Thankfully, there are “good” white evangelical politicians, and even though I am critical of some or many of their political positions, I am thankful for Rep. Kinzinger and Sen. Sasse.

Thursday, February 4, 2021

Which Christian Values Do You Endorse?

Jack Hibbs, whom I have not known of until recently, is the founder and senior pastor of Calvary Chapel Chino Hills in Southern California and has a daily half-hour program on Bott Radio. This post was sparked by a Jan. 21 article by Hibbs on The Christian Post’s website.  

The “Christian Values” of Conservative White Evangelicals

In the just-mentioned piece, titled “What’s next for evangelicals post-Trump,” Hibbs (b. 1958) declares that “President Biden is clearly not interested in the concerns of evangelicals.”

“So,” Hibbs asks, “what are we to do, now that Trump is leaving office and we have a new president who goes against our values?”

The “we” he refers to, I assume, are most of the readers of The Christian Post and those who attend his church, said to be about five thousand adults each Sunday, not including teens and children.

Hibbs concludes that “we need to look to 2024 with an eye towards finding the next president whose policies will be in line with our values.”

What, though, are the values of this conservative evangelical pastor?

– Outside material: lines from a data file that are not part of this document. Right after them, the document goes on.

### config.mk
export PLATFORM = sky130hd
export DESIGN_NAME = gen_fip_sign_mult_seq
export DESIGN_NICKNAME = d
export VERILOG_FILES = /design/src/rtl/gen_fip_sign_mult_seq.sv
export SDC_FILE = /design/constraint.sdc
export NUM_CORES = 1
export LEC_CHECK = 0
export ABC_AREA = 1
export CELL_PAD_IN_SITES_DETAIL_PLACEMENT = 1
export CELL_PAD_IN_SITES_GLOBAL_PLACEMENT = 1
export CORE_ASPECT_RATIO = 1.5
export CORE_MARGIN = 2
export CORE_UTILIZATION = 43
export CTS_CLUSTER_DIAMETER = 80
export DETAILED_ROUTE_END_ITERATION = 8
export GPL_TIMING_DRIVEN = 0
export PLACE_DENSITY = 0.87
export SYNTH_ARGS = -nofsm -noshare
export SYNTH_HDL_FRONTEND = slang
export SYNTH_SLANG_ARGS = --single-unit
### constraint.sdc
create_clock -name clk -period 2.9 [get_ports clk]
set_input_delay 0.435 -clock clk [delete_from_list [all_inputs] [get_ports clk]]
set_output_delay 0.435 -clock clk [all_outputs]
set_load 0.02 [all_outputs]
### src/rtl/gen_fip_sign_mult_seq.sv
// Multi-cycle signed fixed-point multiplier.
//
// Multiplies a signed Q(N1_INT_W).(N1_FRACT_W) multiplicand by a signed
// Q(N2_INT_W).(N2_FRACT_W) multiplier, consuming STEP_W multiplier bits per
// cycle, then converts the exact product to Q(RES_INT_W).(RES_FRACT_W) with
// truncation or round-half-up and saturating or wrapping overflow.
//
// Ports:
//   clk         rising-edge clock
//   rstn        asynchronous active-low reset
//   i_start_pls one-cycle start pulse; operands sampled in the same cycle
//   i_num1      signed fixed-point multiplicand
//   i_num2      signed fixed-point multiplier
//   o_busy      operation in progress (start cycle + 1 through done cycle)
//   o_done_pls  one-cycle pulse; o_res/o_ovf_flag valid from this cycle
//   o_res       formatted product, held until the next done
//   o_ovf_flag  formatted value differs from the exact (rounded) product
module gen_fip_sign_mult_seq #(
  parameter int unsigned N1_INT_W    = 1,
  parameter int unsigned N1_FRACT_W  = 5,
  parameter int unsigned N2_INT_W    = 1,
  parameter int unsigned N2_FRACT_W  = 5,
  parameter int unsigned RES_INT_W   = N1_INT_W + N2_INT_W,
  parameter int unsigned RES_FRACT_W = N1_FRACT_W + N2_FRACT_W,
  parameter int unsigned STEP_W      = 1,
  parameter int unsigned ROUND_MODE  = 0,
  parameter int unsigned SAT_EN      = 1
) (
  input  logic                                clk,
  input  logic                                rstn,
  input  logic                                i_start_pls,
  input  logic [N1_INT_W+N1_FRACT_W-1:0]      i_num1,
  input  logic [N2_INT_W+N2_FRACT_W-1:0]      i_num2,
  output logic                                o_busy,
  output logic                                o_done_pls,
  output logic [RES_INT_W+RES_FRACT_W-1:0]    o_res,
  output logic                                o_ovf_flag
);

  localparam int unsigned N1_W    = N1_INT_W + N1_FRACT_W;
  localparam int unsigned N2_W    = N2_INT_W + N2_FRACT_W;
  localparam int unsigned RES_W   = RES_INT_W + RES_FRACT_W;
  localparam int unsigned ITER    = (N2_W + STEP_W - 1) / STEP_W;
  // Multiplier register is padded to a whole number of chunks.
  localparam int unsigned M2_W    = ITER * STEP_W;
  localparam int unsigned PW      = N1_W + N2_W;
  localparam int unsigned P_INT   = N1_INT_W + N2_INT_W;
  localparam int unsigned P_FRACT = N1_FRACT_W + N2_FRACT_W;
  // Product re-aligned to the result fraction, with one spare integer bit
  // so a rounding carry cannot be lost before the range check.
  localparam int unsigned V_W     = P_INT + 1 + RES_FRACT_W;
  localparam int unsigned CNT_W   = (ITER > 1) ? $clog2(ITER) : 1;

  typedef enum logic [1:0] {StIdle, StMult, StFmt} state_e;

  state_e             state_q;
  logic [CNT_W-1:0]   cnt_q;
  logic [PW-1:0]      mcand_q;
  logic [M2_W-1:0]    mplier_q;
  logic [PW-1:0]      acc_q;
  logic               busy_q;
  logic               done_q;
  logic [RES_W-1:0]   res_q;
  logic               ovf_q;

  logic               last_chunk;
  logic [STEP_W-1:0]  chunk;
  logic [STEP_W:0]    chunk_ext;
  logic [PW-1:0]      pp;
  logic [PW-1:0]      acc_nxt;
  logic [V_W-1:0]     fmt_v;
  logic [RES_W-1:0]   res_fmt;
  logic               ovf_fmt;

  // ---------------------------------------------------------------------------
  // Partial product datapath
  // ---------------------------------------------------------------------------
  assign last_chunk = (cnt_q == CNT_W'(ITER - 1));
  assign chunk      = mplier_q[STEP_W-1:0];
  // Lower chunks are unsigned digits; the top chunk carries the sign weight.
  assign chunk_ext  = {last_chunk & chunk[STEP_W-1], chunk};
  // Modular PW-bit product is exact: the full signed product always fits.
  assign pp         = mcand_q * PW'($signed(chunk_ext));
  assign acc_nxt    = acc_q + pp;

  // ---------------------------------------------------------------------------
  // Fraction conversion of the final accumulator value
  // ---------------------------------------------------------------------------
  if (RES_FRACT_W >= P_FRACT) begin : g_frac_ext
    assign fmt_v = V_W'($signed(acc_nxt)) << (RES_FRACT_W - P_FRACT);
  end else begin : g_frac_drop
    localparam int unsigned D = P_FRACT - RES_FRACT_W;
    logic rnd_bit;
    // Round half up: floor(x + half LSB) == floor(x) + first dropped bit.
    assign rnd_bit = (ROUND_MODE != 0) ? acc_nxt[D-1] : 1'b0;
    assign fmt_v   = V_W'($signed(acc_nxt[PW-1:D])) + {{(V_W-1){1'b0}}, rnd_bit};
  end

  // ---------------------------------------------------------------------------
  // Integer conversion with overflow detection
  // ---------------------------------------------------------------------------
  if (RES_INT_W > P_INT) begin : g_int_ext
    assign res_fmt = RES_W'($signed(fmt_v));
    assign ovf_fmt = 1'b0;
  end else begin : g_int_chk
    logic [V_W-RES_W:0] top;
    logic [RES_W-1:0]   sat_max;
    logic [RES_W-1:0]   sat_min;
    // In range iff every bit from the result sign bit upward is identical.
    assign top     = fmt_v[V_W-1:RES_W-1];
    assign ovf_fmt = ~((&top) | ~(|top));
    assign sat_max = {RES_W{1'b1}} >> 1;
    assign sat_min = ~sat_max;
    assign res_fmt = (ovf_fmt && (SAT_EN != 0)) ? (fmt_v[V_W-1] ? sat_min : sat_max)
                                                : fmt_v[RES_W-1:0];
  end

  // ---------------------------------------------------------------------------
  // Control FSM and registered outputs
  // ---------------------------------------------------------------------------
  // The last MULT edge both folds in the final partial product and registers
  // the formatted result, so o_res is already valid during the FMT cycle.
  always_ff @(posedge clk or negedge rstn) begin
    if (!rstn) begin
      state_q  <= StIdle;
      cnt_q    <= '0;
      mcand_q  <= '0;
      mplier_q <= '0;
      acc_q    <= '0;
      busy_q   <= 1'b0;
      done_q   <= 1'b0;
      res_q    <= '0;
      ovf_q    <= 1'b0;
    end else begin
      done_q <= 1'b0;
      unique case (state_q)
        StIdle: begin
          if (i_start_pls) begin
            mcand_q  <= PW'($signed(i_num1));
            mplier_q <= M2_W'($signed(i_num2));
            acc_q    <= '0;
            cnt_q    <= '0;
            busy_q   <= 1'b1;
            state_q  <= StMult;
          end
        end
        StMult: begin
          acc_q    <= acc_nxt;
          mcand_q  <= mcand_q << STEP_W;
          mplier_q <= mplier_q >> STEP_W;
          if (last_chunk) begin
            cnt_q   <= '0;
            res_q   <= res_fmt;
            ovf_q   <= ovf_fmt;
            done_q  <= 1'b1;
            state_q <= StFmt;
          end else begin
            cnt_q <= cnt_q + CNT_W'(1);
          end
        end
        StFmt: begin
          busy_q  <= 1'b0;
          state_q <= StIdle;
        end
        default: begin
          busy_q  <= 1'b0;
          state_q <= StIdle;
        end
      endcase
    end
  end

  assign o_busy     = busy_q;
  assign o_done_pls = done_q;
  assign o_res      = res_q;
  assign o_ovf_flag = ovf_q;

endmodule

==> flow_metrics.env, run 1 <==
export IMPL_worstSetupPathType="register to register"
export IMPL_worstSetupEndpointType="register"
export IMPL_synthDistinctLibCells=40
export IMPL_synth_top_cell_area_share_pct=40.88
export IMPL_power_frac_comb_pct=64.7
export IMPL_max_freq_mhz=344.8
export IMPL_finalWorstSetupSlack_ns=-0.00005307
export IMPL_drv_slew=0
export IMPL_cts_inserted_buffers=5
export IMPL_synthCells=369
export IMPL_grt_overflow=0
export IMPL_powerDensity_nw_per_um2=1310
export IMPL_finalSetupViolCount=1
export IMPL_ant_nets=0
export IMPL_yosysTopAreaCell="dfrtp_1"
export IMPL_pwr_share_clk_pct=10.2
export IMPL_worst_slew_pin_slew_ns=0.6243
export IMPL_violations="negative setup slack"
export IMPL_min_period_over_period_pct=100.0
export IMPL_clock_latency_ns=0.32
export IMPL_vias=2721
export IMPL_status="complete, but fails checks"
export IMPL_synth_edf_count=0
export IMPL_seqPwrFrac_pct=25.1
export IMPL_dieArea_um2=7673
export IMPL_cp_max_fo=8
export IMPL_gp_congestion=0.8975
export IMPL_fin_setup_tns_ns=-0.00005307
export IMPL_wire_per_inst_um=18.14
export IMPL_arrival_ns=3.15
export IMPL_io_pins=30
export IMPL_cts_buffer_depth=2
export IMPL_start_util_pct=44.07
export IMPL_synthToLayoutAreaGrowth_pct=23.11
export IMPL_drive_above_1_share_pct=16.50
export IMPL_vias_per_cell=5.553
export IMPL_rsz0062_at_grt="yes"
export IMPL_p_leak_uw=0.001859
export IMPL_slowest_stage="fa_1"
export IMPL_slew_headroom_pct=58.38
export IMPL_p_total_uw=4837
export IMPL_grt_max_degree=26
export IMPL_crit_chain="inv_2 > nand4_4 > buf_4 > nor2_1 > fa_1 > ha_1 > nand2_1 > nor2_1 > a21oi_1 > xnor2_1 > nand2_1 > o21ai_1"
export IMPL_clk_pin_slew_ns=0.09
export IMPL_hold_slack_ns=0.1194
export IMPL_cts_sinks=49
export IMPL_p_int_uw=2419
export IMPL_min_path_type="input port to async pin"
export IMPL_ys_ff_latch=49
export IMPL_coreArea_um2=6805
export IMPL_critPathMaxStageDelay_ns=0.51
export IMPL_dr_pass1_iters=4
export IMPL_dieWidth_um=72.19
export IMPL_drtIter0Drc=122
export IMPL_layout_min_cycle_time_ns=2.900
export IMPL_num_antenna_cells=0
export IMPL_antenna_found_initial=0
export IMPL_synthTopCellsByCount="nand2_1, inv_1, dfrtp_1"
export IMPL_grt_usage_pct=23.30
export IMPL_skew_ns=0.009566
export IMPL_h_tree_depth=2
export IMPL_synth_area_um2=2999
export IMPL_tritoncts="done"
export IMPL_syn_num_nets=406
export IMPL_avgSynthCellArea_um2=8.128
export IMPL_worstSetupStartpointType="register"
export IMPL_cap_violations=0
export IMPL_die_h_um=106.3
export IMPL_async_reset_ff_share_pct=100.0
export IMPL_cp_required_ns=3.15
export IMPL_synthTopCellsByArea="dfrtp_1, nand2_1, inv_1"
export IMPL_drc=0
export IMPL_finalHoldViolCount=0
export IMPL_p_sw_share_pct=50.00
export IMPL_dp_cells=476
export IMPL_power_switching_uw=2419
export IMPL_ys_warn_count=0
export IMPL_fillers=825
export IMPL_final_cells=490
export IMPL_synth_ff_type="dfrtp_1"
export IMPL_synth_most_common_cell="nand2_1"
export IMPL_cts_root_buf="clkbuf_8"
export IMPL_peakVddDrop_mv=0.5925
export IMPL_final_nets=449
export IMPL_grt_pass1_vias=2904
export IMPL_row_count=37
export IMPL_drt_total_wl_mm=8.891
export IMPL_port_buffers=28
export IMPL_seq_area_frac_synth_pct=40.88
export IMPL_grt_pass1_wl_mm=13.69
export IMPL_place_hpwl_mm=6.222
[per-layer routing]
metal  wire length [um]  up-vias  track usage [%]
met1               3192     1337            24.09
met2               4901       83            43.71
met4                477        0            11.59
met3                319       41            3.791
met5                  0        -                0
li1                   -     1260                -
[final cells by class]
| class | count | area (um2) | area share [%] |
|---|---|---|---|
| clock buffers | 5 | 68.82 | 1.864 |
| flip-flops and latches | 49 | 1229 | 33.28 |
| plain buffers | 9 | 51.30 | 1.389 |
| inverters | 64 | 245.2 | 6.642 |
| multi-input cells | 247 | 1613 | 43.68 |
| well taps | 78 | 97.59 | 2.643 |
| clock inverters | 2 | 35.03 | 0.9488 |
| repair buffers | 35 | 347.8 | 9.421 |
| repair inverters | 1 | 5.005 | 0.1355 |
[path summary, 6_finish.rpt]
path	startpoint	end	slack, ns	depth (start not counted)
hold / removal	rstn	o_busy	0.12	1
hold reg to reg	o_res[8]	o_res[8]	0.48	2
setup reg to reg	cnt_q[1]	acc_q[5]	-0.00005	12
min in group clk	o_res[8]	o_res[8]	0.48	2
max in group asynchronous	rstn	o_res[5]	2.23	2
setup / recovery	cnt_q[1]	acc_q[5]	-0.00005	12
[cell usage in the layout, fill, tap and decap left out, types with 3 or more instances in the layout]
cell type	Yosys	layout
nand2_2	1	4
a221oi_1	5	5
nor2_1	20	17
nand4_1	3	3
ha_1	11	4
nand3_1	21	17
o22ai_1	4	4
nor2_2	0	3
inv_1	59	58
nor4_1	4	4
o21ai_0	10	9
nand2_1	101	98
o21ai_1	12	13
ha_2	0	3
clkdlybuf4s50_1	0	27
nor2_4	3	3
o211ai_1	3	3
buf_4	1	7
nand3_2	1	5
inv_2	4	5
clkbuf_8	0	5
ha_4	0	4
buf_2	4	5
dfrtp_1	49	47
fa_1	11	10
a21oi_1	14	12
[critical path, delay by kind of cell (launching register included)]
| family | cells | cell delay, ns |
|---|---|---|
| and+or+nand+nor | 5 | 0.75 |
| xor gates and xnor gates | 1 | 0.27 |
| AOI/OAI and AO/OA | 2 | 0.22 |
| buffers and inverters | 2 | 0.34 |
| DFF | 1 | 0.42 |
| adders and majority gates | 2 | 0.82 |
[state kept, by name, summed over array words and instances, names as in the netlist]
signal and flops:
o_busy 1, cnt_q 3, mplier_q 6, state_q 2, o_done_pls 1, acc_q 12, o_res 12, mcand_q 12
[cells by family after synthesis]
logic type,count (synthesis),share of synthesized area [%]
adder cells (fa/ha/maj),22,11.93
other,1,0.1250
AO/OA/AOI/OAI,58,11.77
buffers and inverters,73,9.720
flip-flops,49,40.88
AND/OR/NAND/NOR,162,24.41
XOR/XNOR,4,1.168
[timing repair]
item	CTS	global route
resized for setup	8	26
setup endpoints to repair	10	14
hold buffers	0	0
pin swaps	0	1
endpoints found under the hold margin	0	0
buffers inserted	1	5
gates cloned	0	1
[power groups by stage]
stage	logic, uW	registers [uW]	clock network [uW]
global route	3480	1260	522
global placement	2550	1190	0
floorplan	1810	1270	0
detailed placement	2690	1220	0
finish	3130	1220	493
CTS	2780	1210	503
[stage by stage]
stage          util (%)  worst slack, ns  area (um2)
3_5_place_dp      49.95          -0.1079        3400
6_report          54.26      -0.00005307        3692
2_1_floorplan         -           0.3261        2999
4_1_cts           52.03          0.03109        3541
5_1_grt           54.26          -0.1315        3692
3_3_place_gp      49.62         -0.01319        3377
Power figures use the tool's default switching activity.
==> run 2: changes to the inputs <==
Settings changed: SKIP_CTS_REPAIR_TIMING from default to 1, SLEW_MARGIN from default to 20.
==> flow_metrics.env, run 2 (synthesized netlist as in run 1, its figures left out) <==
export IMPL_grt_max_degree=26
export IMPL_min_path_type="input port to async pin"
export IMPL_worstSetupStartpointType="register"
export IMPL_ant_nets=0
export IMPL_slew_headroom_pct=58.43
export IMPL_p_sw_share_pct=49.84
export IMPL_grt_usage_pct=22.84
export IMPL_hold_slack_ns=0.1237
export IMPL_dieArea_um2=7673
export IMPL_final_nets=448
export IMPL_layout_min_cycle_time_ns=2.878
export IMPL_dieWidth_um=72.19
export IMPL_grt_pass1_wl_mm=13.42
export IMPL_p_leak_uw=0.001855
export IMPL_cp_required_ns=3.16
export IMPL_drive_above_1_share_pct=15.57
export IMPL_clk_pin_slew_ns=0.09
export IMPL_worst_slew_pin_slew_ns=0.6235
export IMPL_post_place_ws_ns=-0.1079
export IMPL_cts_buffer_depth=2
export IMPL_cp_common_cell="nand2_1"
export IMPL_vias_per_cell=5.552
export IMPL_h_tree_depth=2
export IMPL_drtIter0Drc=84
export IMPL_row_count=37
export IMPL_num_antenna_cells=0
export IMPL_slowest_stage="fa_1"
export IMPL_cts_sinks=49
export IMPL_skew_ns=0.007559
export IMPL_finalHoldViolCount=0
export IMPL_place_area_um2=3400
export IMPL_seqPwrFrac_pct=25.0
export IMPL_wire_per_inst_um=18.62
export IMPL_max_freq_mhz=347.5
export IMPL_power_frac_comb_pct=65.0
export IMPL_final_cells=489
export IMPL_worstSetupPathType="register to register"
export IMPL_multiInputGateArea_um2=1620
export IMPL_cts_root_buf="clkbuf_8"
export IMPL_powerDensity_nw_per_um2=1320
export IMPL_drv_slew=0
export IMPL_synthToLayoutAreaGrowth_pct=23.11
export IMPL_antenna_found_initial=0
export IMPL_fillers=823
export IMPL_final_common_cell="nand2_1"
export IMPL_gp_congestion=0.8975
export IMPL_cap_violations=0
export IMPL_p_int_uw=2445
export IMPL_finalSetupViolCount=0
export IMPL_utilization_pct=54.26
export IMPL_min_period_over_period_pct=99.24
export IMPL_seq_area_um2=1229
export IMPL_coreArea_um2=6805
export IMPL_finalInstanceArea_um2=3692
export IMPL_worstSetupEndpointType="register"
export IMPL_dp_cells=476
export IMPL_drt_total_wl_mm=9.104
export IMPL_crit_chain="inv_2 > nand4_4 > buf_4 > nor2_1 > fa_1 > ha_1 > nand2_1 > nor2_1 > nand3_1 > nand3_2 > xor2_2 > nand2_1 > nand2_1"
export IMPL_die_h_um=106.3
export IMPL_tritoncts="done"
export IMPL_arrival_ns=3.13
export IMPL_vias=2715
export IMPL_final_cell_mix="nand2_1, inv_1, dfrtp_1"
export IMPL_grt_overflow=0
export IMPL_power_switching_uw=2429
export IMPL_place_hpwl_mm=6.222
export IMPL_drc=0
export IMPL_dr_pass1_iters=4
export IMPL_clock_latency_ns=0.31
export IMPL_cp_max_fo=8
export IMPL_finalWorstSetupSlack_ns=0.02192
export IMPL_io_pins=30
export IMPL_status="complete, no violations"
export IMPL_start_util_pct=44.07
export IMPL_cts_inserted_buffers=5
export IMPL_pwr_share_clk_pct=10.0
export IMPL_grt_pass1_vias=2852
export IMPL_critPathMaxStageDelay_ns=0.52
export IMPL_port_buffers=28
export IMPL_peakVddDrop_mv=0.5533
-- run 2: cell types whose count changed in the layout (fill, tap and decap cells not counted), sizes merged --
| cell | previous run | this run |
|---|---|---|
| buf | 15 | 14 |
-- run 2: metal layers --
metal	GRT usage, %	wire [um]	up-vias
met5	0	0	-
met4	12.80	423	0
li1	-	-	1253
met1	23.45	3330	1347
met3	3.697	315	36
met2	42.33	5034	79
-- run 2: cell type report --
| type | count | area share [%] |
|---|---|---|
| Timing Repair inverter | 1 | 0.1355 |
| Buffer | 9 | 1.389 |
| Multi-Input combinational cell | 247 | 43.88 |
| Sequential cell | 49 | 33.28 |
| Timing Repair Buffer | 34 | 9.217 |
| Tap cell | 78 | 2.643 |
| Clock inverter | 2 | 0.9488 |
| Inverter | 64 | 6.642 |
| Clock buffer | 5 | 1.864 |
-- run 2: worst max-delay path: cells and delay by family, from the launching register on --
kind,cells,cell delay [ns]
and+or+nand+nor,8,1.06
adders and majority gates,2,0.84
DFF,1,0.40
buffers and inverters,2,0.34
xor gates and xnor gates,1,0.19
-- run 2: worst paths after layout --
kind                           from        to  slack (ns)  depth (start not counted)
hold / removal                 rstn    o_busy        0.12                          1
min in group clk           o_res[8]  o_res[8]        0.48                          2
setup reg to reg           cnt_q[1]  o_res[9]        0.02                         13
max in group asynchronous      rstn  o_res[5]        2.23                          2
setup / recovery           cnt_q[1]  o_res[9]        0.02                         13
hold reg to reg            o_res[8]  o_res[8]        0.48                          2
-- run 2: power groups by stage --
stage	Sequential [uW]	Combinational [uW]	Clock (uW)
after floorplan	1270	1810	0
after global placement	1190	2550	0
after detailed placement	1220	2690	0
after CTS	1200	2720	503
after global routing	1250	3500	521
final	1220	3170	486
-- run 2: per-stage QoR --
stage                     total power (uW)  TNS [ns]
final                                 4874         0
after global routing                  5277   -0.8610
after CTS                             4425   -0.7009
after detailed placement              3910   -0.4599
after global placement                3736   -0.5157
after floorplan                       3072         0
==> run 3: changes to the inputs <==
Settings changed: CAP_MARGIN from default to 20, SLEW_MARGIN 20 to 25.
==> flow_metrics.env, run 3 (synthesized netlist as in run 1, its figures left out) <==
export IMPL_status="complete, no violations"
export IMPL_final_common_cell="nand2_1"
export IMPL_utilization_pct=54.33
export IMPL_grt_pass1_vias=2916
export IMPL_cap_violations=0
export IMPL_finalInstanceArea_um2=3697
export IMPL_dieWidth_um=72.19
export IMPL_worst_slew_pin_slew_ns=0.6181
export IMPL_cts_root_buf="clkbuf_8"
export IMPL_drc=0
export IMPL_final_nets=450
export IMPL_vias=2686
export IMPL_drt_total_wl_mm=8.617
export IMPL_row_count=37
export IMPL_clk_pin_slew_ns=0.09
export IMPL_ant_nets=0
export IMPL_worstSetupStartpointType="register"
export IMPL_antenna_found_initial=0
export IMPL_drive_above_1_share_pct=16.46
export IMPL_tritoncts="done"
export IMPL_io_pins=30
export IMPL_coreArea_um2=6805
export IMPL_dr_pass1_iters=4
export IMPL_drv_slew=0
export IMPL_layout_min_cycle_time_ns=2.820
export IMPL_dieArea_um2=7673
export IMPL_fin_setup_tns_ns=0
export IMPL_cts_inserted_buffers=5
export IMPL_gp_congestion=0.8975
export IMPL_slew_headroom_pct=58.80
export IMPL_start_util_pct=44.07
export IMPL_wire_per_inst_um=17.55
export IMPL_finalSetupViolCount=0
export IMPL_synthToLayoutAreaGrowth_pct=23.28
export IMPL_vias_per_cell=5.470
export IMPL_num_antenna_cells=0
export IMPL_cp_required_ns=3.16
export IMPL_powerDensity_nw_per_um2=1316
export IMPL_cts_sinks=49
export IMPL_place_area_um2=3374
export IMPL_max_freq_mhz=354.6
export IMPL_min_period_over_period_pct=97.23
export IMPL_h_tree_depth=2
export IMPL_peakVddDrop_mv=0.4525
export IMPL_port_buffers=28
export IMPL_place_hpwl_mm=5.949
export IMPL_drtIter0Drc=153
export IMPL_finalHoldViolCount=0
export IMPL_min_path_type="input port to async pin"
export IMPL_grt_usage_pct=23.04
export IMPL_cp_max_fo=8
export IMPL_grt_overflow=0
export IMPL_skew_ns=0.005023
export IMPL_grt_max_degree=50
export IMPL_cts_buffer_depth=2
export IMPL_p_total_uw=4866
export IMPL_p_leak_uw=0.001859
export IMPL_worstSetupPathType="register to register"
export IMPL_final_cell_mix="nand2_1, inv_1, dfrtp_1"
export IMPL_arrival_ns=3.08
export IMPL_grt_pass1_wl_mm=13.61
export IMPL_worstSetupEndpointType="register"
export IMPL_clock_latency_ns=0.31
export IMPL_die_h_um=106.3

Well, we have some clue in the last five of the 15 points in Hibbs’s church’s “statement of faith” (see here).

Those “Christian values” were succinctly expressed in a Facebook post of West Virginia singer David Ferrell (shared by one of my FB friends earlier this week): “No pastor can support same sex marriage, homosexuality, transgender, abortion and preach the gospel of Jesus Christ.”

But, where in the Gospels do we find Jesus condemning same-sex marriage, homosexuality, transgender, or abortion? The values that Jesus emphasized seem to be quite different.

Jesus’ values are largely affirmed by progressive Christians, including many prominent Black pastors, most of whom were strongly opposed to President Trump—in spite of his being extensively supported by conservative White evangelicals because of his championing “Christian values.”

The Values of Progressive Christians

Last month I read The Fierce Urgency of Prophetic Hope (2017), a powerful book by Wendell Griffen, who is both a pastor and a circuit judge in Arkansas. He also wrote a provocative Jan. 21 article titled “The end of Trump’s presidency does not end America’s root problem.”

In stark contrast to Pastor Hibbs, Pastor Griffen asserts,

Trump will forever be remembered as the most vicious, politically incompetent and corrupt president in U.S. history. He left office dishonored, defeated and despised by most people who value justice, truth, integrity, peace and hope.

Griffen also extols the Christian values of MLK, Jr., including his condemnation of racism, materialism, and militarism.

The same emphasis on the Christian values articulated by Griffen—and ignored by Hibbs—is prominently seen in other noted Black pastors, such as William Barber, Jr., of North Carolina; Raphael Warnock, our new Senator from Georgia; and Episcopal Bishop Michael Curry, among many others.

What gall to suggest that these Black pastors—and the many progressive Christians, White and Black, who agree with them—all of whom spoke out in opposition to President Trump, are opposed to Christian values!

Which Christian Values Do You Endorse?

In his January 3 sermon, a prominent Southern Baptist pastor of a church near Dallas said that President-elect Biden would be a “cognitively dysfunctional president” and then asked: “what if something happens to him and Jezebel has to take over? Jezebel Harris, isn’t that her name?”

According to this 1/29 article, that pastor, Steve Swofford, also said that the Biden-Harris administration would not likely be “doing things our way,” so he urged his congregation to maintain their “convictions for Christ”—or, in other words, to stand firm for the “Christian values” of evangelicals.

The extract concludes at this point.